Thus, the cationic amine salt of the present invention improved the solids 
capture by approximately 1%. 
Anionic polymer was injected prior to the cationic amine salt solution but 
did not improve either cake dryness or cationic usage. 
Minimum conditioning of the sludge feed with the cationic amine salt 
solution was desirable as the floc formed quickly, and was subject to 
shear degredation with more mixing of the two elements. Thus, the best 
injection point was found to be just before the rotary mixing drum on the 
twin belt press dewatering system. It was also discovered that the slower 
the speed of the belt of the twin belt press, the better the cake dryness. 

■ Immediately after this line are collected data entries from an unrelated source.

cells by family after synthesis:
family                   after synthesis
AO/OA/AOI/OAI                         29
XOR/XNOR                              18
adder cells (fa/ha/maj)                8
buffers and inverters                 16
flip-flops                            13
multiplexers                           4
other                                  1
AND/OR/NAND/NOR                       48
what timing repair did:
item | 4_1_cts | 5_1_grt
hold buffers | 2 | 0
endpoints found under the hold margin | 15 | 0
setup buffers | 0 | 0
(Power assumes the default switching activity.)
===== src/rtl/imem_loader_pkg.sv =====
// Shared pipeline package: instruction-code constants plus the program loader's
// state encoding and frame-field widths.
`default_nettype none

package imem_loader_pkg;

  localparam logic [3:0] ICODE_HALT   = 4'h0;
  localparam logic [3:0] ICODE_NOP    = 4'h1;
  localparam logic [3:0] ICODE_RRMOVQ = 4'h2;
  localparam logic [3:0] ICODE_IRMOVQ = 4'h3;
  localparam logic [3:0] ICODE_RMMOVQ = 4'h4;
  localparam logic [3:0] ICODE_MRMOVQ = 4'h5;
  localparam logic [3:0] ICODE_OPQ    = 4'h6;
  localparam logic [3:0] ICODE_JXX    = 4'h7;
  localparam logic [3:0] ICODE_CALL   = 4'h8;
  localparam logic [3:0] ICODE_RET    = 4'h9;
  localparam logic [3:0] ICODE_PUSHQ  = 4'hA;
  localparam logic [3:0] ICODE_POPQ   = 4'hB;

  // Frame length field is a 16-bit little-endian byte count.
  localparam int LEN_W = 16;

  typedef enum logic [2:0] {
    ST_IDLE   = 3'd0,
    ST_LEN_LO = 3'd1,
    ST_LEN_HI = 3'd2,
    ST_DATA   = 3'd3,
    ST_CSUM   = 3'd4,
    ST_DONE   = 3'd5,
    ST_ERR    = 3'd6
  } load_state_t;

  function automatic logic is_stream_state(input load_state_t s);
    return (s == ST_LEN_LO) || (s == ST_LEN_HI) || (s == ST_DATA) || (s == ST_CSUM);
  endfunction

endpackage

`default_nettype wire


===== src/rtl/imem_loader.sv =====
// Byte-stream program loader: parses LEN/payload/CSUM frames, writes the payload
// into byte-wide instruction memory and holds the CPU until a load succeeds.
`default_nettype none

module imem_loader
  import imem_loader_pkg::*;
#(
  parameter int ADDR_W = 10   // must stay below LEN_W
) (
  input  logic              clk,
  input  logic              rst_n,
  input  logic              start,
  input  logic              in_valid,
  input  logic [7:0]        in_data,
  output logic              in_ready,
  output logic              wr_en,
  output logic [ADDR_W-1:0] wr_addr,
  output logic [7:0]        wr_data,
  output logic              cpu_hold,
  output logic              load_done,
  output logic              load_err
);

  // 2^ADDR_W expressed at length-field width plus one bit.
  localparam logic [LEN_W:0] MAX_LEN = {{(LEN_W-ADDR_W){1'b0}}, 1'b1, {ADDR_W{1'b0}}};
  localparam logic [ADDR_W:0] CNT_ONE = {{ADDR_W{1'b0}}, 1'b1};

  load_state_t      state;
  load_state_t      state_nx;
  logic [7:0]       len_lo;
  logic [LEN_W-1:0] len;
  logic [ADDR_W:0]  cnt;
  logic [7:0]       xsum;

  logic             xfer;
  logic [LEN_W-1:0] len_rx;
  logic             len_over;
  logic             len_zero;
  logic [ADDR_W:0]  cnt_inc;
  logic             last_byte;
  logic             csum_ok;

  assign in_ready  = is_stream_state(state);
  assign xfer      = in_valid & in_ready;
  assign len_rx    = {in_data, len_lo};
  assign len_over  = {1'b0, len_rx} > MAX_LEN;
  assign len_zero  = (len_rx == '0);
  assign cnt_inc   = cnt + CNT_ONE;
  assign last_byte = ({{(LEN_W-ADDR_W){1'b0}}, cnt_inc} == {1'b0, len});
  assign csum_ok   = (in_data == xsum);

  always_ff @(posedge clk or negedge rst_n) begin
    if (!rst_n) begin
      state <= ST_IDLE;
    end else begin
      state <= state_nx;
    end
  end

  always_comb begin
    state_nx = state;
    case (state)
      ST_IDLE, ST_DONE, ST_ERR: if (start) state_nx = ST_LEN_LO;
      ST_LEN_LO: if (xfer) state_nx = ST_LEN_HI;
      ST_LEN_HI: begin
        if (xfer) begin
          if (len_over)      state_nx = ST_ERR;
          else if (len_zero) state_nx = ST_CSUM;
          else               state_nx = ST_DATA;
        end
      end
      ST_DATA: if (xfer && last_byte) state_nx = ST_CSUM;
      ST_CSUM: if (xfer) state_nx = csum_ok ? ST_DONE : ST_ERR;
      default: state_nx = ST_IDLE;
    endcase
  end

  // Write strobe is a registered single-cycle pulse following each payload transfer.
  always_ff @(posedge clk or negedge rst_n) begin
    if (!rst_n) begin
      len_lo    <= '0;
      len       <= '0;
      cnt       <= '0;
      xsum      <= '0;
      wr_en     <= 1'b0;
      wr_addr   <= '0;
      wr_data   <= '0;
      cpu_hold  <= 1'b1;
      load_done <= 1'b0;
      load_err  <= 1'b0;
    end else begin
      wr_en <= 1'b0;
      case (state)
        ST_IDLE, ST_DONE, ST_ERR: begin
          if (start) begin
            load_done <= 1'b0;
            load_err  <= 1'b0;
            cpu_hold  <= 1'b1;
          end
        end
        ST_LEN_LO: if (xfer) len_lo <= in_data;
        ST_LEN_HI: begin
          if (xfer) begin
            len  <= len_rx;
            cnt  <= '0;
            xsum <= '0;
            if (len_over) load_err <= 1'b1;
          end
        end
        ST_DATA: begin
          if (xfer) begin
            wr_en   <= 1'b1;
            wr_addr <= cnt[ADDR_W-1:0];
            wr_data <= in_data;
            cnt     <= cnt_inc;
            xsum    <= xsum ^ in_data;
          end
        end
        ST_CSUM: begin
          if (xfer) begin
            if (csum_ok) begin
              load_done <= 1'b1;
              cpu_hold  <= 1'b0;
            end else begin
              load_err  <= 1'b1;
            end
          end
        end
        default: ;
      endcase
    end
  end

endmodule

`default_nettype wire


===== config.mk =====
export PLATFORM = sky130hd
export DESIGN_NAME = imem_loader
export DESIGN_NICKNAME = d
export VERILOG_FILES = /design/src/rtl/imem_loader_pkg.sv /design/src/rtl/imem_loader.sv
export SDC_FILE = /design/constraint.sdc
export NUM_CORES = 1
export LEC_CHECK = 0
export ABC_AREA = 1
export BUFFER_PORTS_ARGS = -buffer_cell sky130_fd_sc_hd__buf_2
export CAP_MARGIN = 10
export CORE_MARGIN = 2
export CORE_UTILIZATION = 30
export DETAILED_ROUTE_END_ITERATION = 10
export GPL_TIMING_DRIVEN = 0
export MAX_ROUTING_LAYER = met4
export PLACE_DENSITY = 0.46
export SKIP_CTS_REPAIR_TIMING = 1
export SLEW_MARGIN = 20
export SYNTH_ARGS = -nofsm -noshare
export SYNTH_HDL_FRONTEND = slang
export SYNTH_SLANG_ARGS = --single-unit

===== constraint.sdc =====
create_clock -name clk -period 5.3 [get_ports clk]
set_input_delay 1.06 -clock clk [delete_from_list [all_inputs] [get_ports clk]]
set_output_delay 1.06 -clock clk [all_outputs]
set_load 0.005 [all_outputs]

# --- Word level (Yosys, flattened, before mapping) ---
# Index checks and enable logic that the tools add are counted.
classes:
  add_sub_neg: 1
  magnitude_cmp: 1
  eq_ne: 17
  mux: 30
  bitwise_logic: 2
  n_reduce_logical: 17
op_table:
  columns: ["cell", "count"]
  rows:
  - ["11-bit two-way mux", 2]
  - ["11-bit one-hot mux with 2 select lines", 1]
  - ["3-bit two-way mux", 7]
  - ["11-bit by 16-bit equality test with 1-bit output", 1]
  - ["16-bit by 11-bit > comparator with 1-bit output (second input constant)", 1]
  - ["16-bit zero test", 1]
  - ["8-bit two-way mux", 2]
  - ["2-bit inequality test (second input constant)", 8]
  - ["8-bit one-hot mux with 2 select lines", 1]
  - ["3-bit one-hot mux with 5 select lines", 1]
  - ["1-bit two-way mux", 12]
  - ["11-bit by 1-bit adder with 11-bit output (second input constant)", 1]
  - ["3-bit equality test (second input constant)", 3]
  - ["8-bit equality test", 1]
  - ["8-bit bitwise XOR", 1]
  - ["3-bit by 2-bit equality test with 1-bit output (second input constant)", 2]
  - ["2-bit AND reduction", 3]
  - ["6-bit AND reduction", 1]
  - ["5-bit AND reduction", 1]
  - ["1-bit one-hot mux with 2 select lines", 2]
  - ["4-bit AND reduction", 1]
  - ["2-bit nonzero test", 2]
  - ["3-bit by 1-bit equality test with 1-bit output (second input constant)", 1]
  - ["3-bit zero test", 1]
  - ["other kinds (9)", 11]
word_totals:
  register_bits: 68
  inputBits: 12
  out_inout_bits: 23

# --- Logic depth before layout (Yosys ltp) ---
depth:
  word_depth: 8
  mapped_depth: 15

# --- Worst setup path after synthesis ---
# Ideal clock, no wire load.
synth_timing:
  kind: "input-to-reg"
  start: "in in_data[3]"
  end: "reg load_done"
  setup_time_ns: 0.116
  t_arrival_ns: 2.054
  required_time_ns: 5.184
  setup_slack_ns: 3.129
  cell_stages: 7
  path_buffers: 0
  cell_sequence: "xor2_1 nor4_1 nand3_1 a21oi_2 inv_2 nand2_1 nand2_1"
synth_between:
  elab_chain_cells: 3
synth_lines:
  columns: ["element", "line_no", "source"]
  rows:
  - ["from (decl)", "imem_loader.sv:14", "input logic [7:0] in_data,"]
  - ["8-bit equality test", "imem_loader.sv:50", "assign csum_ok = (in_data == xsum);"]
  - ["2-bit inequality test (no source line)", null, null]
  - ["4-bit AND reduction (no source line)", null, null]
  - ["to (signal assigned)", "imem_loader.sv:89", "load_done <= 1'b0;"]
  - ["to (signal assigned)", "imem_loader.sv:96", "load_done <= 1'b0;"]
  - ["to (signal assigned)", "imem_loader.sv:122", "load_done <= 1'b1;"]
  - ["to (decl)", "imem_loader.sv:20", "output logic load_done,"]
# No other way between the ends.
# A chain may end at the register's enable or synchronous reset.

# --- Worst setup path in the final report ---
layout_timing:
  start: "reg state[2]"
  end: "out in_ready"
layout_between:
  elab_chain_cells: 4
layout_lines:
  columns: ["element", "line_no", "source"]
  rows:
  - ["from (decl)", "imem_loader.sv:28", "load_state_t state;"]
  - ["from (signal assigned)", "imem_loader.sv:56", "state <= state_nx;"]
  - ["3-bit by 1-bit equality test with 1-bit output / 3-bit by 2-bit equality test with 1-bit output (equally long branches)", "imem_loader_pkg.sv:34", "return (s == ST_LEN_LO) || (s == ST_LEN_HI) || (s == ST_DATA) || (s == ST_CSUM);"]
  - ["1-bit logical OR (2 in series)", "imem_loader_pkg.sv:34", null]
  - ["1-bit logical OR *", "imem_loader_pkg.sv:34", null]
  - ["to (decl)", "imem_loader.sv:15", "output logic in_ready,"]
# Every way passes the cells marked *; elsewhere a longest branch is shown, timed or not.

==> qor_table.md <==
| Step | Quantity | This run |
|:---|:---|:---|
| run status | Result of the run | finished clean |
| die | Starting utilization of the core area | 0.306 |
| sta | Final setup vio count | 0 |
| worst setup path | Buf+Inv Stages, Crit Path | 3 |
| final layout | Number of nets in the finished design | 478 |
| min path | Worst Hold End | load_done |
| sta | Share of the clock period used by the worst path after layout | 0.487 |
| synthesis | Mapped cell area | 3320 sq um |
| grt | First-pass GRT wire length | 13.7 mm |
| synthesis | Most used flip-flop cell after synthesis | dfrtp_1 |
| die | Height of the chip | 109 um |
| worst setup path | Capture point of the worst reg-to-reg path | state[1] |
| worst setup path | Required time at the endpoint of the critical path | 4.24 ns |
| grt | Combined global-route utilization of all metal layers | 0.157 |
| synthesis | Synthesized net count | 432 |
| worst setup path | Library cell appearing most often on the critical path | inv_2 |
| final layout | Fill cell instance count of the final layout | 1169 |
| synthesis | Dominant cells by area after synthesis | dfrtp_1 50%, nand2_1 14%, nand3_1 6.5% |
| synthesis | Share of the synthesized area in the top cell type | 0.505 |
| run | Max_cap viols | 0 |
| sta | Final sum of negative setup slack | 0 ns |
| synthesis | Part of the Yosys area used for sequential elements | 0.513 |
| clock network | Number of sinks on the clock net | 68 |
| synthesis | Synth Instances | 419 |
| final layout | Combined area of the multi-input logic cells | 1380 sq um |
| sta | Worst hold-check slack | 0.470 ns |
| sta | Max-slew violation count | 0 |
| sta | Crit path time final | 2.58 ns |
| synthesis | Number of warnings reported in the yosys synthesis log | 0 |
| clock network | TritonCTS clock tree | yes |
| worst setup path | WP data arrival | 1.52 ns |
| die | # IOs | 35 |
| die | Horizontal die dimension | 109 um |
| placed design | Number of port buffers | 34 |
| synthesis | EDFF count, synth | 0 |
| final layout | Fraction of the core area covered by cells at the end of the flow | 0.360 |
| min path | Hold Path Stages | 2 |
| clock network | Later-pin clock latency in the skew report | 0.35 ns |
| sta | Final setup slack of the worst path | 2.72 ns |
| sta | Final setup skew | 0.00921 ns |
| min path | Worst min-delay path category | reg2reg |
| clock network | Clk slew on worst S/H paths | 0.08 ns |
| die | Placeable core region | 10800 sq um |
| min path | Start point of the worst min-delay path | load_done |
| detailed routing | Drt first pass iters | 4 |
| clock network | Number of buffers on the longest clock path | 2 |
| worst setup path | Critical-path cell list | inv_2 > nor3_2 > inv_2 > nand2_1 > buf_2 |
| detailed routing | Post-detailed-route count of antenna-violating nets | 0 |
| synthesis | Count leader, synth | nand2_1 |
| worst setup path | Number of cells traversed by the worst register-to-register path | 14 |
| final layout | Area growth, synth to finish | 17.6% |
| synthesis | Mapped Avg Cell Area | 7.93 sq um |
| die | Number of standard-cell rows in the floorplan | 38 |
| sta | RSZ-0062 raised after global routing | no |
| detailed routing | Remaining routing DRC violations | 0 |
| placed design | Sum of net half-perimeters after detailed placement | 6.23 mm |
| final layout | Ant. Diodes | 0 |
| placed design | Global placement routability congestion | 0.785 |
| clock network | H-tree depth | 3 |
| detailed routing | WL final | 8.41 mm |
| synthesis | Number of synthesized register bits | 68 |
| die | Die Footprint | 11900 sq um |
| grt | Number of antenna violations at the first check in global routing | 0 |
| sta | Worst Max-Slew Pin Slew | 0.600 ns |
| worst setup path | Reg2reg start | cnt[0] |
| grt | Sum of overflow across all layers after global routing | 0 |
| synthesis | Cell accounting for the most synthesized area | dfrtp_1 |
| detailed routing | Routed WL per cell | 13.8 um |
| sta | Final hold violation count | 0 |
| detailed routing | Routed vias/inst | 4.68 |
| worst setup path | Startpoint class of the critical path | register |
| worst setup path | Flop2flop setup slack | 3.32 ns |
| worst setup path | Startpoint-to-endpoint class of the critical path | reg2out |
| worst setup path | Maximum fanout along the worst path | 7 |
| grt | Maximum number of pins on one net before global-route repair | 46 |
| worst setup path | Slowest cell on the critical path | dfrtp_1 |
| worst setup path | Largest stage delay, worst path | 0.50 ns |
| placed design | Post-placement setup slack | 2.77 ns |
| synthesis | Proportion of register bits with asynchronous set or reset after synthesis | 1.00 |
| worst setup path | Kind of end point of the critical path | output port |
| clock network | Clock tree root buffer cell | clkbuf_8 |
| pwr | PD cells | 530 nW/um^2 |
| detailed routing | Via total after detailed routing | 2853 |
| pwr | Peak ir drop on the vdd network | 141 uV |
| pwr | Leakage component of the power | 1.95 nW |
| synthesis | Synth cell count leaders | 125 x nand2_1, 67 x dfrtp_1, 43 x nand3_1 |
| worst setup path | Category of cells accounting for the largest share of critical-path delay | flip-flops |
| sta | Peak clock frequency supported by timing | 0.387 GHz |
| synthesis | Library cells used by synthesis | 32 |
| clock network | Num CTS Buffers | 9 |
| sta | Worst relative slew slack | 0.600 |
| final layout | Share of post-route cells with drive strength above 1 | 0.160 |
| detailed routing | Detailed router's first-iteration violation count | 142 |
| final layout | Sequential standard cell area | 1700 sq um |
| grt | Via count of the first global-routing pass | 2718 |
## where the power goes
group,switching [mW],internal (mW)
sequential,0.144,0.727
combinational,0.456,0.289
clock,0.211,0.244
total,0.811,1.26
## per-stage QoR
| stage | instances | total power, mW | instance area, sq um |
|---|---|---|---|
| after CTS | 610 | 2.10 | 3910 |
| after global routing | 610 | 2.27 | 3910 |
| after detailed placement | 594 | 1.63 | 3700 |
| final | 610 | 2.07 | 3910 |
| after floorplan | 419 | 1.38 | 3320 |
| after global placement | 593 | 1.61 | 3670 |
## cell families after synthesis
logic type | count (synthesis) | synth area share
compound gates | 62 | 0.0983
xor+xnor | 9 | 0.0237
fa+ha+maj | 1 | 0.00377
buf+inv | 62 | 0.0712
flops | 68 | 0.513
simple gates | 217 | 0.290
## sequential cells by signal, indices dropped and copies added (netlist names)
register / cells
cnt: 11
xsum: 8
len_lo: 8
wr_en: 1
wr_data: 8
wr_addr: 10
load_err: 1
state: 3
load_done: 1
cpu_hold: 1
len: 16
## worst max path at each step
stage	start	end	depth (start not counted)	slack, ns
floorplan	in_data[3]	load_done	7	3.13
global placement	rst_n	load_err	1	2.73
detailed placement	in_data[7]	load_done	9	2.77
CTS	state[2]	in_ready	5	2.68
global route	state[2]	in_ready	5	2.56
finish	state[2]	in_ready	5	2.72
## per-layer routing
layer	track usage	share of wire
met5	-	0
met4	0.0678	0.021
met3	0.0233	0.030
met2	0.244	0.47
met1	0.206	0.48
## worst reg2reg max path, stage by stage, from the launching register on
cell and delay [ns]:
dfrtp_1 0.46, ha_1 0.33, inv_1 0.06, nand2_1 0.06, nand2_1 0.04, nor2_1 0.12
nand3_1 0.10, nor2_1 0.12, nand4_1 0.12, nor2_1 0.11, nand2_1 0.09, nand2_2 0.11
nand2_2 0.06, nand2_1 0.05, nand2_1 0.05
## layout make-up
cell class,count,share of cell area
plain buffers,12,0.0125
clock buffers,11,0.0387
clock inverters,5,0.0150
inverters,50,0.0480
multi-input cells,289,0.354
flip-flops and latches,68,0.436
well taps,140,0.0448
repair buffers,35,0.0512
## placed cells by master (no fill, tap or decap), types with 2 or more instances in the layout
cell and instances:
inv_1 41, clkbuf_1 11, nand4_1 6, xor2_1 9, inv_2 8, nor4_1 2, nand3b_1 2, o21ai_0 41
nand2_1 125, dfrtp_1 67, buf_4 2, nand3_1 43, nand2_2 6, clkinvlp_4 2, clkbuf_8 11, buf_2 33
o21ai_1 11, o22ai_1 6, nor2_1 23, nor2_4 2
No activity file was read; power rests on OpenSTA's default activity.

The slippage at various slow belt speeds (a machine function of this 
earlier model A/A twin belt press drive) prevented a full investigation. 
This slippage was the result of a thick cake leaving the wedge zone and 
entering the high pressure section. The process according to the present 
invention operated better when the mixing drum speed was slower. It is 
important, however, that some minimum rpm be maintained in the mixing drum 
as inadequate polymer conditioning was regularly noted when the mixing 
drum was turned completely off. 
The cationic amine salt solution prepared above was injected approximately 
two feet upstream of the mixing drum. Conditioning of the waste activated 
sludge resulted in a dramatic reduction in gravity drainage solids and 
belt water solids recycle. Furthermore, condtioning with the cationic 
amine salt solution as prepared above resulted in an estimated 1% increase 
in cake dryness over Allied Chemical's C-310 quaternary DMAEM solution and 
approximately a 10% increase over anionic flocculants. It was also 
discovered that this cationic amine salt solution was very responsive to 
both primary and secondary sludges, thus having a wide operating window. 
Table 1 below sets forth the disposal cost of cake from a twin belt press. 
It is based on a feed rate of 40 gpm of 1.5% consistency sludge and a 
98.7% recovery. 
TABLE 1 
______________________________________ 
(DISPOSAL COST OF CAKE) 
Cake Water in Cake Disposal Cost @ $0.05/Lb. 
Solids 
Lbs/hr A H.sub.2 O/hr 
Solids Water Total 
______________________________________ 
12 2169 -- $14.80 $108.45 $123.25 
13 1979 190 $14.80 Change = 
$9.50 
14 1817 162 $14.80 Change = 
$8.10 
15 1676 141 $14.80 Change = 
$7.05 
16 1553 123 $14.80 Change = 
$6.15 
17 1444 109 $14.80 Change = 
$5.45 
Polymer Lbs/hr at 30 Lbs/ton = 4.4 Lbs. 
Polymer Lbs/hr at 40 Lbs/ton = 5.9 Lbs. 
Polymer Lbs/hr at 50 Lbs/ton = 7.4 Lbs. 
______________________________________ 
As is apparent from Table 1 above, a 1% improvement in cake solids capture 
results in a savings equal to or exceeding the cost of the polymers used 
in flocculating the feed. This results in extremely dramatic improvement 
in the operational process of the twin belt press dewatering system. Using 
the process and cationic amine salt solution of the present invention 
increases the solids capture of a dewatered sludge by at least 1%. No 
anionic polymer flocculant is required, thus reducing the cost associated 
with any of the prior art processes using both cationic and anionic 
solutions. Moreover, the process of the present invention resulted in 
dramatically improving the capture of solids in the gravity drainage 
filtrate with a much lower solids content in the belt wash water. This 
reduces potential problems associated with particle recycling and improves 
capture of the fines in the cake discharge. 
The slow belt speed of the twin belt press promoted the cake dryness and 
the dilution of the polymer to a 0.5% solution established the best 
flocculation at the lowest cost/time of dry solids and still resulted in 
enhancing cake dryness. 
While we have shown and described several embodiments in accordance with 
our invention, it is to be clearly understood that the same are 
susceptible to numerous changes and modifications apparent to one skilled 
in the art. Therefore, we do not wish to be limited to the details shown 
and described but intend to show all changes and modifications which come 
within the scope of the appended claims.